[Required action] Set out exactly, line by line, the stretch of data below that begins at the line containing "Root Buffer: clkbuf_16" and ends at the line containing "[final cells by class]", with both ends kept.

Start of Block

**config.mk**
```make
export PLATFORM = sky130hd
export DESIGN_NAME = gae_ram
export DESIGN_NICKNAME = d
export VERILOG_FILES = /design/src/hdl/gae_ram.sv
export SDC_FILE = /design/constraint.sdc
export NUM_CORES = 2
export LEC_CHECK = 0
export BUFFER_PORTS_ARGS = -buffer_cell sky130_fd_sc_hd__buf_2
export CORE_ASPECT_RATIO = 1.4
export CORE_MARGIN = 2
export CORE_UTILIZATION = 35
export DETAILED_ROUTE_END_ITERATION = 10
export HOLD_SLACK_MARGIN = 0.12
export PLACE_DENSITY = 0.55
export SYNTH_ARGS = -nofsm -noshare
export SYNTH_HDL_FRONTEND = slang
export SYNTH_SLANG_ARGS = --single-unit
```
**constraint.sdc**
```tcl
create_clock -name i_clk -period 8.05 [get_ports i_clk]
set_input_delay 1.61 -clock i_clk [delete_from_list [all_inputs] [get_ports i_clk]]
set_output_delay 1.61 -clock i_clk [all_outputs]
set_load 0.1 [all_outputs]
```
**src/hdl/gae_ram.sv**
```systemverilog
`timescale 1ns / 1ps
// ----------------------------------------------------------------------------
// gae_ram
// Simple dual-port memory with one write port and one registered read port.
// ----------------------------------------------------------------------------
module gae_ram #(
    parameter int DATA_W = 32,
    parameter int ADDR_W = 6
) (
    input  logic              i_clk,
    input  logic              i_we,
    input  logic [ADDR_W-1:0] i_waddr,
    input  logic [DATA_W-1:0] i_wdata,
    input  logic              i_re,
    input  logic [ADDR_W-1:0] i_raddr,
    output logic [DATA_W-1:0] o_rdata
);

    logic [DATA_W-1:0] r_mem [1 << ADDR_W];
    logic [DATA_W-1:0] r_rdata;

    always_ff @(posedge i_clk) begin
        if (i_we) begin
            r_mem[i_waddr] <= i_wdata;
        end
        if (i_re) begin
            r_rdata <= r_mem[i_raddr];
        end
    end

    assign o_rdata = r_rdata;

endmodule

```
Yosys cells after proc, flatten, opt, wreduce, memory -nomap -nowiden
Memories as Yosys holds them, arrays and structs flattened. A register that Yosys moved wholly into a read port is not among the register bits.
Index checks and enable logic that the tools add are counted.

storage, ports and cells
  register bits after elaboration = 0
  RAM bits = 2048
  output and inout bits = 32
  word-level logic and storage cells = 3
  memories = 1

operators by class
  multiplexer cells = 2

memory list
  name   words  bits a word  read ports  clocked after memory_dff  wr ports  RTL line  RTL
  r_mem  64     32           1           1                         1         19        logic [DATA_W-1:0] r_mem [1 << ADDR_W];

operator list
  cell               count
  two-way mux 1 bit  2

Logic depth before layout (Yosys ltp)
  depth after elaboration = 2
  mapped depth = 10

Worst setup path before layout
No wires, ideal clock.

  path type = input -> register
  start point = input i_waddr[3]
  end point = memory r_mem[48][0] (enable)
  arrival = 4.309 ns
  data required time = 7.589 ns
  setup slack = 3.280 ns
  cell stages on the path = 4
  buffers on the path = 1
  path through = clkbuf_1 -> nor2b_1 -> nand4b_1 -> nor3_1

RTL lines
  what                RTL line  RTL
  start: declaration  12        input logic [ADDR_W-1:0] i_waddr,
  end: declaration    19

No word-level cell before the write port.

==> summary.txt <==
Timing
  – Minimum clock period: 5105 ps
  – Final hold vios: 0
  – Max Freq: 195.9 MHz
  – Slew at the pin with the worst max-slew slack: ~1300 ps
  – Slew headroom: between 10% and 20%
  – Max Slew Vio Count: 0
  – Setup violators final: 0
  – Period utilization: a little under two thirds
  – RSZ-0062 raised after global routing: false
  – Clock skew: 38.25 ps
  – Setup TNS: 0 ps

Layout
  – Most frequent cells in the layout: edfxtp_1, mux4_2, clkbuf_16
  – Cell area after layout: about 90000 um2
  – Fin util: around two fifths
  – Area delta synth->final: 13.96%
  – Share of layout cells above drive strength 1: a little under 30%
  – Nets: 3602
  – Commonest non-fill, non-tap cell in the layout: edfxtp_1

Status
  – Status: complete, no violations

Route
  – WL/cell: between 30 and 40 um
  – DRT iter0 DRCs: just under 4000
  – DRC violations left: 0
  – Post-route ant nets: 0
  – Vias: around 36000
  – Via/cell ratio: between 5 and 6
  – Routed WL: between 200 and 250 mm
  – Drt pass-1 iters: 8

Critical path
  – Worst-path maximum fanout: 60
  – Crit. End Element: register
  – CP required: about 8600 ps
  – Arrival @ worst endpoint: approximately 5600 ps
  – Worst Setup Start Kind: input pin
  – Reg-to-reg slack, setup: roughly 5500 ps
  – Setup CP Type: input pin to register

Synthesis
  – Post-synthesis sequential area ratio: 79.23%
  – Syn Nets: between 3000 and 4000
  – Synth warn: 0
  – Syn_area_per_cell: approximately 24 um2
  – Synthesis-stage register bit count: 2080
  – Syn Inst Count: around 3300
  – Primary FF master, synth: edfxtp_1
  – Post-synth ARST share: 0%
  – Number of flops mapped to enable cells by yosys: 2080
  – Synth unique cells: 33
  – Mapped Area: around 79000 um2

Floorplan
  – Starting Density: between 30% and 40%
  – Die Ht: 565.6 um
  – Core Footprint: about 220000 um2
  – Die area: ~230000 um2
  – Top Ports: 79
  – Floorplan row count: 206
  – DIE WIDTH: 405.1 um

Clock network
  – CTS Buf Count: roughly 200
  – Post-CTS Hold Buffers: 0
  – CTS sink cnt: 2080
  – PostCTS Resize Cnt: 0
  – Root Buffer: clkbuf_16
  – CTS tree: built
  – Latest clock arrival within the worst-skew pair: 830 ps
  – Clock Pin Slew Worst Setup and Hold Paths: roughly 60 ps
  – Worst-case clock buffer depth: 4
  – H-Tree Depth: 4
  – Post-CTS setup buffer count: 0

Global routing
  – Initial antenna violation count: 24
  – First-pass GRT wire length: around 300 mm
  – Vias in the first global route: ~38000
  – GRT Total Usage: roughly 19%
  – Largest net degree at the start of global routing: approximately 110
  – Total grt overflow: 0

Min path
  – Hold crit path type: register to register

Place
  – Placed inst area: 83750 um2
  – Port-buffer cells: 78
  – Post-DP HPWL: between 100 and 150 mm
  – GPL Wtd Cong: ~0.79

Power
  – IR drop worst, VDD: approximately 0.18 mV
  – Pwr dens: ~250 nW/um2
  – Leak: about 27 nW

Job
  – Max_cap viols: 0
[final cells by class]
type / instances / area [um2]
tap: 3016 / 3774
antenna: 9 / 22.52
timing repair buffer: 212 / 1545
clock inverter: 106 / 890.9
multi-input combinational: 1062 / 15970
sequential: 2080 / 62460
fill: 19670 / 134700
clock buffer: 242 / 5184
[synthesized netlist by cell type (2+ instances only)]
library cell / n / area (um2)
buf_2: 57 / 285.3
o22ai_1: 84 / 525.5
mux4_2: 544 / 12250
o221ai_1: 27 / 236.5
or3_1: 3 / 18.77
edfxtp_1: 2080 / 62460
o32ai_1: 4 / 35.03
mux2i_1: 93 / 930.9
buf_1: 21 / 78.83
a41o_1: 4 / 40.04
nand3_1: 5 / 25.02
nand3b_1: 5 / 37.54
or3b_1: 2 / 17.52
nand2_1: 26 / 97.59
a22oi_1: 12 / 90.09
a21oi_1: 62 / 310.3
buf_6: 5 / 56.30
nor3_1: 7 / 35.03
and3_1: 4 / 25.02
nand2b_1: 8 / 50.05
or3b_2: 3 / 26.28
and2_1: 2 / 12.51
a311oi_1: 8 / 70.07
nor2_1: 137 / 514.2
nand4_1: 2 / 12.51
clkbuf_1: 74 / 277.8
nor2b_1: 15 / 93.84
buf_4: 25 / 187.7
[registers in the layout (all words and copies together) (netlist names)]
name     flops
r_mem     2048
o_rdata     32
[power by group]
part | total [mW] | internal (mW) | switching, mW
Sequential | 12.0 | 12.0 | 0.0324
Clock | 8.97 | 5.02 | 3.95
Combinational | 1.26 | 0.394 | 0.870
Total | 22.3 | 17.4 | 4.85
[final timing paths]
check,cells after the start,end,start
worst max-delay path,7,o_rdata[2],i_raddr[1]
worst max register to register,5,o_rdata[2],r_mem[61][2]
worst min-delay path,4,o_rdata[20],r_mem[12][20]
worst min register to register,4,o_rdata[20],r_mem[12][20]
[logic make-up after synthesis]
logic type | share of synthesized area (%)
and+or+nand+nor | 1.260
muxes | 16.72
AOI/OAI and AO/OA | 1.666
buffers and inverters | 1.124
DFF | 79.23
[worst max-delay path, cell delays in order]
cell     delay (ps)
buf_8           410
buf_4           830
nand2_1         960
o22ai_1         620
nor2_1          210
a21oi_1         730
nor2_1          150
[metal layers]
metal | part of all wire [%] | track usage, % | wire length (um)
met1 | 38 | 23.24 | 81380
met2 | 52 | 32.59 | 111300
met3 | 6.3 | 3.003 | 13360
met4 | 3.2 | 6.049 | 6879
met5 | 0.046 | 0 | 99
[stage by stage]
stage	setup slack (ps)	power [mW]	std cells	hold slack, ps
2_1_floorplan	3280	12.97	3324	750.2
3_3_place_gp	2302	13.55	6370	788.2
3_5_place_dp	2259	13.57	6370	820.2
4_1_cts	3144	22.48	6718	836.8
5_1_grt	2877	22.87	6719	883.1
6_report	2945	22.28	6727	833.6
(Power assumes the default switching activity.)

End of Block

[Answer space]
  – Root Buffer: clkbuf_16
  – CTS tree: built
  – Latest clock arrival within the worst-skew pair: 830 ps
  – Clock Pin Slew Worst Setup and Hold Paths: roughly 60 ps
  – Worst-case clock buffer depth: 4
  – H-Tree Depth: 4
  – Post-CTS setup buffer count: 0

Global routing
  – Initial antenna violation count: 24
  – First-pass GRT wire length: around 300 mm
  – Vias in the first global route: ~38000
  – GRT Total Usage: roughly 19%
  – Largest net degree at the start of global routing: approximately 110
  – Total grt overflow: 0

Min path
  – Hold crit path type: register to register

Place
  – Placed inst area: 83750 um2
  – Port-buffer cells: 78
  – Post-DP HPWL: between 100 and 150 mm
  – GPL Wtd Cong: ~0.79

Power
  – IR drop worst, VDD: approximately 0.18 mV
  – Pwr dens: ~250 nW/um2
  – Leak: about 27 nW

Job
  – Max_cap viols: 0
[final cells by class]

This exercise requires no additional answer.